- Specialty: Oncology, obstetrics and gynaecology, urology, endocrinology, ophthalmology, neurology, medical genetics

= WAGR syndrome =

WAGR syndrome (also known as WAGR complex, Wilms tumour-aniridia syndrome, aniridia-Wilms tumour syndrome) is a rare genetic syndrome in which affected children are predisposed to develop Wilms' tumour (a tumour of the kidneys), aniridia (absence of the coloured part of the eye, the iris), genitourinary anomalies, and intellectual disability. The "G" is sometimes instead given as "gonadoblastoma", since the genitourinary anomalies can include tumours of the gonads (testes or ovaries).

Some WAGR syndrome patients show severe childhood obesity and hyperphagia, and are categorised as WAGRO (adding obesity) which may be associated with the coinciding loss of brain-derived neurotrophic factor (BDNF) a gene that is also on chromosome 11.

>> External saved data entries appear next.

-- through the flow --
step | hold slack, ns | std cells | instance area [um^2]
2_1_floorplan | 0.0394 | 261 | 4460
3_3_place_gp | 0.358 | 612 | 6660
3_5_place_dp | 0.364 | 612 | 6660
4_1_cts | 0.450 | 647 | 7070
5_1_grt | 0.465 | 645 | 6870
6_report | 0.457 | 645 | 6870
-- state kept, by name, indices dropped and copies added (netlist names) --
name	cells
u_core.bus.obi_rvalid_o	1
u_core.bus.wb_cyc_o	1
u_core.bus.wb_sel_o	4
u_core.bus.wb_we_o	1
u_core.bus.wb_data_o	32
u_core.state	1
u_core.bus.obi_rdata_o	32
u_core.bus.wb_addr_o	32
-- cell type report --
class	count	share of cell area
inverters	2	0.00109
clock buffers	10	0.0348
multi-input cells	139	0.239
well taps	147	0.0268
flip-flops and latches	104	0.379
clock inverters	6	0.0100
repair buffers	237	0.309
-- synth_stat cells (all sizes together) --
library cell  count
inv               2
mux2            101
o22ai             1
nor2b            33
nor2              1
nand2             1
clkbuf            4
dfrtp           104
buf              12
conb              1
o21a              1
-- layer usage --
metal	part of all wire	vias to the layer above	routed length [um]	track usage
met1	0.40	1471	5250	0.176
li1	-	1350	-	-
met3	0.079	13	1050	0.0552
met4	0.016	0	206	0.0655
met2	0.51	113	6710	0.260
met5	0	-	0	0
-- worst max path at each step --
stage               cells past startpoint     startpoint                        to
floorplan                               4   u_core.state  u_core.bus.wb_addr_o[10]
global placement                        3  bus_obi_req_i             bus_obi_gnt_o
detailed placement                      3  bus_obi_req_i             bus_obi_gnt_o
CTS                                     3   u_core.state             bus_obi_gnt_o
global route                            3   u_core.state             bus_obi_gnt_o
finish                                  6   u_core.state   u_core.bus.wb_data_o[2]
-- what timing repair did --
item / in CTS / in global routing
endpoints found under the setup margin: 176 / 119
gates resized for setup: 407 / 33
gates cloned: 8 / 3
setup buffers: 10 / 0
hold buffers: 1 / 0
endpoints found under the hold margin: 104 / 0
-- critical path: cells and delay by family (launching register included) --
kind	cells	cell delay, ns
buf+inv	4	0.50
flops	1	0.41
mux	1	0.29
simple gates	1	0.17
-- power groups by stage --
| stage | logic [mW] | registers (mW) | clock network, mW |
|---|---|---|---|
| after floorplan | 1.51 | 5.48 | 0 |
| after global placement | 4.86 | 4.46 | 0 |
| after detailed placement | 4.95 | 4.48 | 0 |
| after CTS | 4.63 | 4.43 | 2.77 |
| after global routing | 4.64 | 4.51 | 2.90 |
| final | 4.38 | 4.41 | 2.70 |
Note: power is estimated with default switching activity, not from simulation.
## config.mk

```make
export PLATFORM = sky130hd
export DESIGN_NAME = divider
export DESIGN_NICKNAME = d
export VERILOG_FILES = /design/src/rtl/divider.sv
export SDC_FILE = /design/constraint.sdc
export NUM_CORES = 1
export LEC_CHECK = 0
export BUFFER_PORTS_ARGS = -buffer_cell sky130_fd_sc_hd__buf_4
export CORE_MARGIN = 1
export CORE_UTILIZATION = 58
export DETAILED_ROUTE_END_ITERATION = 8
export HOLD_SLACK_MARGIN = 0.02
export MAX_ROUTING_LAYER = met4
export PLACE_DENSITY = 0.85
export SLEW_MARGIN = 15
export SYNTH_ARGS = -nofsm -noshare
export SYNTH_HDL_FRONTEND = slang
export SYNTH_SLANG_ARGS = --single-unit
export TNS_END_PERCENT = 50
```

## constraint.sdc

```tcl
create_clock -name clk -period 2.9 [get_ports clk]
set_input_delay 0 -clock clk [delete_from_list [all_inputs] [get_ports clk]]
set_output_delay 0 -clock clk [all_outputs]
set_load 0.1 [all_outputs]
```

## src/rtl/divider.sv

```systemverilog
// -----------------------------------------------------------------------------
// divider
//
// Sequential unsigned integer divider. It computes quotient and remainder by
// restoring shift-subtract, one quotient bit per clock. It uses the same
// start/ready handshake as the shift-add multiplier that sits beside it in the
// arithmetic datapath. A zero divisor bypasses the iteration entirely and
// reports through div_by_zero.
//
// Handshake (start/ready):
//   start is sampled only while the FSM is IDLE. A request seen there is
//   accepted on that edge, and the operands are captured on that same edge.
//   After acceptance the operand inputs may change freely. While busy is high,
//   any start is ignored and is not queued; the requester must hold or
//   re-assert start until the block returns to IDLE.
//   ready is a single-cycle pulse. It coincides with quotient, remainder and
//   div_by_zero being updated. These three outputs then hold their values until
//   the next completion or reset.
//
// Ports:
//   clk          clock, all state changes on the rising edge
//   rst          synchronous reset, active-high; aborts any division in flight
//   start        request, sampled only in IDLE
//   busy         high while the FSM is in RUN or DONE
//   ready        one-cycle pulse: results are valid and freshly updated
//   dividend     unsigned dividend, captured at an accepted start
//   divisor      unsigned divisor, captured at an accepted start
//   quotient     registered quotient ({N{1'b1}} on divide-by-zero)
//   remainder    registered remainder (the dividend on divide-by-zero)
//   div_by_zero  set together with the results when the captured divisor was 0
//   state_dbg    current FSM state (0 IDLE, 1 RUN, 2 DONE) for observation
// -----------------------------------------------------------------------------
module divider #(
  parameter int N = 4
) (
  input  logic         clk,
  input  logic         rst,
  input  logic         start,
  output logic         busy,
  output logic         ready,
  input  logic [N-1:0] dividend,
  input  logic [N-1:0] divisor,
  output logic [N-1:0] quotient,
  output logic [N-1:0] remainder,
  output logic         div_by_zero,
  output logic [1:0]   state_dbg
);

  localparam int CW = $clog2(N) + 1;

  typedef enum logic [1:0] {
    IDLE = 2'd0,
    RUN  = 2'd1,
    DONE = 2'd2
  } state_t;

  state_t state;
  state_t state_nxt;

  // Working registers. q_reg starts out holding the dividend. Each iteration
  // shifts it left, and the new quotient bit enters at the bottom, so after N
  // steps it holds the quotient.
  logic [N-1:0]  q_reg;
  logic [N:0]    r_reg;
  logic [N-1:0]  d_reg;
  logic [CW-1:0] cnt;

  // One restoring step, computed combinationally from the current registers.
  logic [N:0]    trial;
  logic [N:0]    trial_diff;
  logic          trial_ge;
  logic [N:0]    r_step;
  logic [N-1:0]  q_step;
  logic          last_iter;
  logic          divisor_zero;

  // The partial remainder is always below the divisor, so r_reg[N] is zero
  // between steps. The step therefore shifts only the low N bits. The extra
  // bit of trial catches the bit shifted out, which is what lets the
  // comparison against the divisor see the full N+1-bit value.
  always_comb begin
    trial      = {r_reg[N-1:0], q_reg[N-1]};
    trial_diff = trial - {1'b0, d_reg};
    trial_ge   = (trial >= {1'b0, d_reg});
    r_step     = trial_ge ? trial_diff : trial;
    q_step     = {q_reg[N-2:0], trial_ge};
  end

  assign last_iter    = (cnt == CW'(N - 1));
  assign divisor_zero = (divisor == '0);

  // ---------------------------------------------------------------------------
  // FSM: state register
  // ---------------------------------------------------------------------------
  always_ff @(posedge clk) begin
    if (rst) begin
      state <= IDLE;
    end else begin
      state <= state_nxt;
    end
  end

  // ---------------------------------------------------------------------------
  // FSM: next-state logic
  // ---------------------------------------------------------------------------
  always_comb begin
    state_nxt = state;
    case (state)
      IDLE: begin
        if (start) begin
          // A zero divisor produces its result immediately and goes straight
          // to DONE, so busy and the return to IDLE behave the same way as
          // for a normal division.
          state_nxt = divisor_zero ? DONE : RUN;
        end
      end
      RUN: begin
        if (last_iter) begin
          state_nxt = DONE;
        end
      end
      DONE: begin
        state_nxt = IDLE;
      end
      default: begin
        state_nxt = IDLE;
      end
    endcase
  end

  // ---------------------------------------------------------------------------
  // FSM: outputs decoded from state
  // ---------------------------------------------------------------------------
  always_comb begin
    busy      = (state != IDLE);
    state_dbg = state;
  end

  // ---------------------------------------------------------------------------
  // Datapath and result registers
  // ---------------------------------------------------------------------------
  always_ff @(posedge clk) begin
    if (rst) begin
      q_reg       <= '0;
      r_reg       <= '0;
      d_reg       <= '0;
      cnt         <= '0;
      quotient    <= '0;
      remainder   <= '0;
      div_by_zero <= 1'b0;
      ready       <= 1'b0;
    end else begin
      // ready is a pulse: it is only held high on a completion edge.
      ready <= 1'b0;
      case (state)
        IDLE: begin
          if (start) begin
            if (divisor_zero) begin
              quotient    <= '1;
              remainder   <= dividend;
              div_by_zero <= 1'b1;
              ready       <= 1'b1;
            end else begin
              q_reg <= dividend;
              r_reg <= '0;
              d_reg <= divisor;
              cnt   <= '0;
            end
          end
        end
        RUN: begin
          q_reg <= q_step;
          r_reg <= r_step;
          cnt   <= cnt + CW'(1);
          if (last_iter) begin
            // Publish the results of the step that completes on this edge.
            // The registered q_reg/r_reg are not final until after it.
            quotient    <= q_step;
            remainder   <= r_step[N-1:0];
            div_by_zero <= 1'b0;
            ready       <= 1'b1;
          end
        end
        default: begin
          // DONE: one cycle only. The results simply hold.
        end
      endcase
    end
  end

  // The partial remainder stays below the divisor, so its top bit never
  // survives a step.
  always_ff @(posedge clk) begin
    if (!rst) begin
      assert (r_reg[N] == 1'b0);
    end
  end

endmodule

```

Yosys cells after proc, flatten, opt, wreduce, memory -nomap -nowiden

Index checks and enable logic that the tools add are counted.

Register bits: 27
Output and inout bits: 13

Add/sub/neg operators: 2
$lt $le $gt $ge: 1
Eq/ne operators: 6
Muxes and demuxes: 30
Bitwise gates (word level): 1
Reduce and logical (&&, ||, !) cells: 8

Operators with widths:

| cell                | count |
|---|---|
| $mux 4              | 11 |
| $pmux 4 s2          | 4 |
| $ne 2x2->1 const B  | 4 |
| $mux 1              | 6 |
| $mux 2              | 3 |
| $mux 3              | 2 |
| $pmux 3 s2          | 1 |
| $reduce_and 3->1    | 2 |
| $ge 5x4->1          | 1 |
| $logic_not 4->1     | 1 |
| $pmux 1 s2          | 2 |
| $pmux 2 s2          | 1 |
| $reduce_and 4->1    | 1 |
| $reduce_bool 2->1   | 2 |
| $sub 4x4->4         | 1 |
| $add 3x1->3 const B | 1 |
| $eq 3x2->1 const B  | 1 |
| $eq 2x1->1 const B  | 1 |
| $logic_not 2->1     | 1 |
| $reduce_and 2->1    | 1 |
| $not 1->1           | 1 |

Depth between registers and ports, before layout

Gate-level depths: netlist of the first run.

Word-level depth: 4
Gate-level depth with buffers: 7
Mapped depth without buffers: 7

Least setup slack after synthesis of the first run

OpenSTA, ideal clock, no wires.

Kind: flip-flop to flip-flop
Start: register state[0] (netlist: state_dbg[0])
End: register r_reg[3]
Setup time: 0.091 ns
Arrival: 2.021 ns
Path slack: 0.788 ns
Cell stages (with the launch flop): 5
Buffers on the path: 0
Period minus slack after synthesis: 2.112 ns
Cells stage by stage: dfxtp_1 nand2b_1 a2111oi_0 a41oi_1 a311oi_1

Longest elaborated chain between the ends: 3

RTL lines:

| item                                                      | line | source |
|---|---|---|
| start: declaration                                        | 57   | `state_t state;` |
| start signal: assignment                                  | 99   | `state <= state_nxt;` |
| $logic_not 2->1 or $eq 2x1->1 (tied branches)             | 155  | `case (state)` |
| $ne 2x2->1 (no line) or $reduce_bool 2->1 (tied branches) | -    |  |
| $reduce_and 3->1 (no line)                                | -    |  |
| end signal: assignment                                    | 173  | `r_reg <= r_step;` |
| end: declaration                                          | 64   | `logic [N:0] r_reg;` |

Parallel ways exist; a longest one is shown, timed or not.
A chain may end at the register's enable or synchronous reset.

Final worst setup path of the first run

Start: register state[1] (netlist: state_dbg[1])
End: register d_reg[1]

Longest elaborated chain between the ends: 2

RTL lines:

| item                       | line | source |
|---|---|---|
| $logic_not 2->1            | 155  |  |
| $reduce_and 3->1 (no line) | -    |  |
| end signal: assignment     | 166  | `d_reg <= divisor;` |
| end: declaration           | 65   | `logic [N-1:0] d_reg;` |

Every way passes these cells.

==> run_results.csv, run 1 <==
group,metric,value,unit
clocking,clk_pin_slew_worst_paths,0.16,ns
pwr,switching_share,0.355,
setup_path,worstPathArrival,2.76,ns
timing,hold_slack,0.0771,ns
run_status,outcome,"complete, no violations",
layout,n_fill_cell,127,
routing,drt_pass1_iterations,4,
layout,num_antenna_cells,0,
synth,synth_cell_types,33,
timing,setup_viol,0,
place,place_congestion,0.904,
synth,yosys-top-cells-count,"dfxtp_1 (27), nor2_1 (26), nand2_1 (19)",
clocking,clock_sinks,27,
routing,routed_wl,3880,microns
setup_path,crit_top_cell,"dlygate4sd3_1",
setup_path,cpMaxStageDelayCell,"dlygate4sd3_1",
place,dp.cells,201,
timing,finalHoldViolCount,0,
hold_path,hp-class,"input pin to flop",
routing,avgViaCountPerCell,6.25,
routing,drt_iter0_markers,88,
clocking,cts_resized,0,
setup_path,crit_family,"buffers and inverters",
timing,fmax,405,MHz
timing,rsz0062_at_grt,"no",
synth,async_flop_share,0,
layout,final_nets,214,
synth,syn_avg_cell_area,8.33,sq um
clocking,insertion_delay,0.35,ns
pwr,pwr-share-comb,0.294,
setup_path,cp-end-kind,"flop",
die,row_count,16,
synth,synth_area_leaders,"dfxtp_1 (41%), nor2_1 (7.5%), a311oi_1 (6.0%)",
synth,synth_top_flop_cell,"dfxtp_1",
pwr,power_leakage,0.682,nW
global_routing,grt_pass1_vias,1361,
setup_path,crit_end,"d_reg[1]$_SDFFE_PP0P_",
timing,skew,0.00745,ns
layout,seq_area,541,sq um
setup_path,r2r_start,"state_dbg[1]$_SDFFE_PP0P_",
synth,synth_top_area_share,0.413,
synth,synthCells,157,
synth,yosysTopAreaCell,"dfxtp_1",
layout,multiInputGateArea,703,sq um
clocking,cts_tree,"done",
synth,ys_ff_latch,27,
run,cap_violations,0,
clocking,holdBufCountCts,17,
timing,fin_crit_sh,0.851,
pwr,p_int,535,uW
layout,synthToLayoutAreaGrowth,28.9,%
place,placed_cell_area,0.00149,sq mm
clocking,cts_buffer_depth,2,
timing,drv_slew,0,
pwr,p_per_area,492,mW/mm^2
timing,tightest_slew,0.669,ns
timing,fin_setup_tns,0,ns
global_routing,grt_max_degree,28,
layout,fin_util,0.825,
layout,drive_gt1_frac,0.174,
setup_path,worstPathRequired,3.19,ns
setup_path,crit_type,"flop to flop",
setup_path,path_max_fanout,9,
pwr,seqPwrFrac,0.495,
global_routing,grt_usage,0.351,
place,dp_hpwl,2200,microns
setup_path,cp_num_buf_inv,2,
layout,fin_area,0.00169,sq mm
setup_path,worstSetupPathDepth,5,
setup_path,startpoint,"state_dbg[1]$_SDFFE_PP0P_",
clocking,postCtsSetupRepairBufs,0,
global_routing,grt_pass1_wl,6180,microns
synth,yosysWarnings,0,
setup_path,rr_worst_depth,5,
pwr,p_sw,294,uW
timing,slew_headroom,0.552,
routing,antenna_left,0,
layout,fin_cells,222,
die,fp.dieW,49.5,microns
setup_path,critPathLaunchType,"flop",
synth,post-synth-top-count-cell,"dfxtp_1",
die,die_h,49.5,microns
die,initial_core_util,0.640,
global_routing,grt-ovfl-total,0,
routing,drcViolationCount,0,
setup_path,reg2reg_slack,0.43,ns
global_routing,antenna_found_initial,0,
routing,num_vias,1387,
hold_path,hold_path_depth,3,
place,port_buffers,23,
die,dieArea,0.00245,sq mm
synth,yosysSeqAreaShare,0.413,
routing,detail_route.wl_per_cell,17.5,microns
setup_path,path_cells,"nor2_1, nand3_1, dlygate4sd3_1, a21oi_1, dlygate4sd3_1",
synth,netlist_area,0.00131,sq mm
die,core,0.00204,sq mm
timing,min_period,2.47,ns
clocking,cts_inserted_buffers,3,
synth,syn-num-nets,175,
setup_path,reg2reg_to,"d_reg[1]$_SDFFE_PP0P_",
setup_path,critical_path.max_stage_delay,0.63,ns
pwr,ir_worst_vdd,0.447,mV
synth,synth_edf_count,0,
clocking,clock-root-buffer,"clkbuf_4",
clocking,htreeDepth,1,
die,io_pins,24,
pwr,clockPowerShare,0.211,
## how the worst min path moves through the flow
stage,start,end,slack [ns]
2_1_floorplan,divisor[2],d_reg[2]$_SDFFE_PP0P_,0.15
3_3_place_gp,divisor[1],d_reg[1]$_SDFFE_PP0P_,0.28
3_5_place_dp,divisor[1],d_reg[1]$_SDFFE_PP0P_,0.29
4_1_cts,start,state_dbg[0]$_SDFFE_PP0P_,0.08
5_1_grt,start,state_dbg[0]$_SDFFE_PP0P_,0.09
6_report,start,state_dbg[0]$_SDFFE_PP0P_,0.08
## cell usage in the layout, fill, tap and decap left out, types with 2 or more instances in the layout
cell,n
nand3b_1,3
ha_1,6
a41oi_1,2
nor2b_1,3
nor2_1,26
inv_1,8
buf_4,24
nand2_1,19
a21oi_1,14
nand2b_1,3
and2_1,2
clkbuf_4,3
nand3_1,9
dlygate4sd3_1,17
nor3_1,3
dfxtp_1,27
a311oi_1,9
## power by group through the flow
stage | clock [mW] | combinational, mW | sequential (mW)
2_1_floorplan | 0 | 0.131 | 0.442
3_3_place_gp | 0 | 0.202 | 0.417
3_5_place_dp | 0 | 0.210 | 0.417
4_1_cts | 0.169 | 0.232 | 0.409
5_1_grt | 0.184 | 0.260 | 0.413
6_report | 0.175 | 0.244 | 0.410
## worst reg2reg max path, delay by kind of cell (launching register included)
family	cells	cell delay (ns)
simple gates	2	0.57
flops	1	0.45
compound gates	1	0.17
buf+inv	2	1.23
## logic make-up (layout without fill, tap and decap cells)
| family | Yosys count | after routing | share of synthesized area |
|---|---|---|---|
| flip-flops | 27 | 27 | 0.413 |
| AO/OA/AOI/OAI | 35 | 35 | 0.201 |
| XOR/XNOR | 1 | 1 | 0.00670 |
| adder cells (fa/ha/maj) | 7 | 7 | 0.0727 |
| buffers and inverters | 15 | 53 | 0.0488 |
| AND/OR/NAND/NOR | 72 | 72 | 0.257 |
## layout make-up
cell class | count | area share
Multi-Input combinational cell | 115 | 0.417
Sequential cell | 27 | 0.321
Timing Repair Buffer | 41 | 0.208
Tap cell | 27 | 0.0200
Inverter | 8 | 0.0178
Clock buffer | 3 | 0.0134
Clock inverter | 1 | 0.00297
## metrics by stage
step,total power [mW],worst slack [ns]
after global routing,0.857,0.431
after floorplan,0.573,0.788
after detailed placement,0.627,0.926
after CTS,0.810,0.731
after global placement,0.618,1.01
final,0.829,0.431
## per-layer routing
layer  vias to the layer above  track usage  routed length (microns)
met2                        83        0.573                     1880
met5                         -            -                        0
met4                         0        0.214                      224
met3                        26       0.0679                      293
li1                        626            -                        -
met1                       652        0.396                     1490
Power figures use the tool's default switching activity.
==> run 2: changes to the inputs <==
- HOLD_SLACK_MARGIN: 0.02 -> 0.08
- PLACE_DENSITY: 0.85 -> 0.91
==> run_results.csv, run 2 (synthesized netlist as in run 1, its figures left out) <==
group,metric,value,unit
routing,met1_length,1560,microns
layout,num_antenna_cells,0,
global_routing,grt-ovfl-total,0,
routing,dr.max_layer_used,"met4",
routing,num_vias,1388,
setup_path,crit_family,"buffers and inverters",
routing,dr_wl_met3,273,microns
clocking,clock-root-buffer,"clkbuf_4",
clocking,cts_tree,"done",
setup_path,path_cells,"dlygate4sd3_1, buf_4, or4_4, or3b_4, a21oi_4, nor2_1, a311oi_1, dlygate4sd3_1",
timing,fin_setup_tns,0,ns
clocking,htreeDepth,1,
die,row_count,16,
pwr,power_leakage,0.697,nW
routing,drcViolationCount,0,
clocking,insertion_delay,0.34,ns
clocking,cts_resized,0,
clocking,clk_pin_slew_worst_paths,0.15,ns
layout,final_cell_mix,"dfxtp_1 (27), nor2_1 (26), buf_4 (24)",
layout,multiInputGateArea,703,sq um
setup_path,crit_top_cell,"dlygate4sd3_1",
place,dp_hpwl,2240,microns
clocking,cts_buffer_depth,2,
timing,tightest_slew,0.768,ns
global_routing,grt_usage,0.359,
routing,wl_met2,1880,microns
timing,rsz0062_at_grt,"no",
global_routing,grt_max_degree,28,
setup_path,path_max_fanout,14,
setup_path,cp-end-kind,"flop",
routing,antenna_left,0,
run,cap_violations,0,
die,fp.dieW,49.5,microns
pwr,p_total,834,uW
setup_path,worstPathArrival,2.92,ns
place,port_buffers,23,
place,place_congestion,0.904,
die,initial_core_util,0.640,
global_routing,grt_pass1_vias,1374,
timing,drv_slew,0,
routing,drt_pass1_iterations,4,
setup_path,worstPathRequired,3.20,ns
routing,detail_route.wl_per_cell,17.0,microns
global_routing,antenna_found_initial,0,
timing,fmax,381,MHz
clocking,cts_inserted_buffers,3,
hold_path,hp-class,"flop to flop",
setup_path,critPathLaunchType,"input pin",
place,placed_cell_area,0.00149,sq mm
layout,final_common_cell,"dfxtp_1",
global_routing,grt_pass1_wl,6360,microns
die,io_pins,24,
setup_path,cpMaxStageDelayCell,"dlygate4sd3_1",
layout,fin_area,0.00171,sq mm
layout,n_fill_cell,121,
die,core,0.00204,sq mm
layout,synthToLayoutAreaGrowth,31.1,%
timing,setup_viol,0,
routing,routed_wl,3840,microns
clocking,clock_sinks,27,
timing,fin_crit_sh,0.906,
layout,drive_gt1_frac,0.167,
routing,avgViaCountPerCell,6.17,
setup_path,crit_type,"input pin to flop",
timing,slew_headroom,0.486,
run_status,outcome,"complete, no violations",
layout,final_nets,217,
routing,drt_iter0_markers,86,
layout,seq_area,541,sq um
timing,finalHoldViolCount,0,
setup_path,cp_num_buf_inv,3,
pwr,ir_worst_vdd,0.403,mV
pwr,p_per_area,487,mW/mm^2
die,dieArea,0.00245,sq mm
timing,skew,0.00282,ns
setup_path,critical_path.max_stage_delay,0.57,ns
timing,min_period,2.63,ns
die,die_h,49.5,microns
-- run 2: timing repair --
item	CTS	global route
hold buffers	20	0
buffers inserted	0	0
hold endpoints to repair	27	0
-- run 2: area by class of cell --
type	instances	share of cell area
Tap cell	27	0.0197
Multi-Input combinational cell	115	0.410
Inverter	8	0.0175
Sequential cell	27	0.315
Clock buffer	4	0.0153
Timing Repair Buffer	44	0.222
-- run 2: worst register-to-register path, stage by stage (launching register included) --
cell           delay, ns
dfxtp_1             0.40
inv_1               0.06
ha_1                0.22
or3_1               0.36
a211o_1             0.40
nand3_1             0.14
nand3b_1            0.12
a311oi_1            0.27
dlygate4sd3_1       0.57
-- run 2: final timing paths --
path	from	end	slack, ns	cells past startpoint
worst max register to register	d_reg[2]$_SDFFE_PP0P_	remainder[0]$_SDFFE_PP0P_	0.31	8
worst min-delay path	remainder[3]$_SDFFE_PP0P_	remainder[3]$_SDFFE_PP0P_	0.51	2
worst min register to register	remainder[3]$_SDFFE_PP0P_	remainder[3]$_SDFFE_PP0P_	0.51	2
worst max-delay path	divisor[0]	remainder[0]$_SDFFE_PP0P_	0.27	8
-- run 2: per-stage QoR --
stage | setup slack, ns | std cells | util | hold WS, ns
after global placement | 1.00 | 201 | 0.729 | 0.275
final | 0.273 | 225 | 0.839 | 0.510
after detailed placement | 0.937 | 201 | 0.729 | 0.284
after CTS | 0.303 | 225 | 0.839 | 0.507
after global routing | 0.205 | 225 | 0.839 | 0.529
after floorplan | 0.788 | 157 | - | 0.147
-- run 2: routing by layer --
layer,up-vias,global-route usage
met2,81,0.566
met1,657,0.449
met4,0,0.195
li1,635,-
met5,-,-
met3,15,0.0432
-- run 2: where the power goes --
part / internal (mW) / switching [mW]
sequential: 0.392 / 0.0196
combinational: 0.0934 / 0.155
clock: 0.0541 / 0.120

The condition, first described by Miller et al. in 1964 in its association with other congenital malformations, results from a deletion on chromosome 11 resulting in the loss of several genes. As such, it is one of the best studied examples of a condition caused by loss of neighbouring (contiguous) genes.

It is possible for those with WAGR syndrome to develop Wilms' tumor, a rare form of kidney cancer.

==Signs and symptoms==
Newborn children with WAGR syndrome are soon noted to have aniridia. The clinical suspicion for WAGR may be increased with the presence of other genital anomalies, though genitourinary anomalies are not always present, particularly in girls.

In older children, clinical diagnosis of the syndrome can be made when aniridia and one of the other features are present. While aniridia is rarely absent in WAGR syndrome, cases have been reported without it. Chromosomal analysis is necessary for definitive diagnosis. Other common eye defects include cataracts and ptosis. About 50% of people with WAGR syndrome develop Wilms' tumour.

==Pathophysiology==
WAGR syndrome is caused by a mutation on chromosome 11 in the 11p13 region. Specifically, several genes in this area are deleted, including the PAX6 ocular development gene and the Wilms' tumour gene (WT1). Abnormalities in WT1 may also cause genitourinary anomalies. Mutations in the PAX6 gene have recently been shown to not only cause ocular abnormalities, but also problems in the brain and pancreas.

The gene for brain-derived neurotrophic factor (BDNF), located on 11p14.1, has been proposed as a candidate gene for the obesity and excessive eating in a subset of WAGR patients. This strengthens the case for a role for BDNF in energy balance.

==Diagnosis==
Diagnosis for WAGR syndrome can be made by confirming microdeletion of 11p13 utilizing FISH (fluorescent in situ hybridization), the primary method of choice for diagnosis. FISH which will demonstrate a lack of a fluorescent signal coordinating to the specific location of the gene.

==Treatment==
Children with WAGR syndrome receive regular (3-4 yearly) kidney surveillance for Wilms' tumour until at least the age of 6–8 years and thereafter remain under some follow-up because of the risk of late onset nephropathy (40% of patients with WAGR Syndrome over the age of 12 years). Females with WAGR syndrome may have streak ovaries, which can increase the risk for gonadoblastoma. Malformations of the vagina and/or uterus may also be present.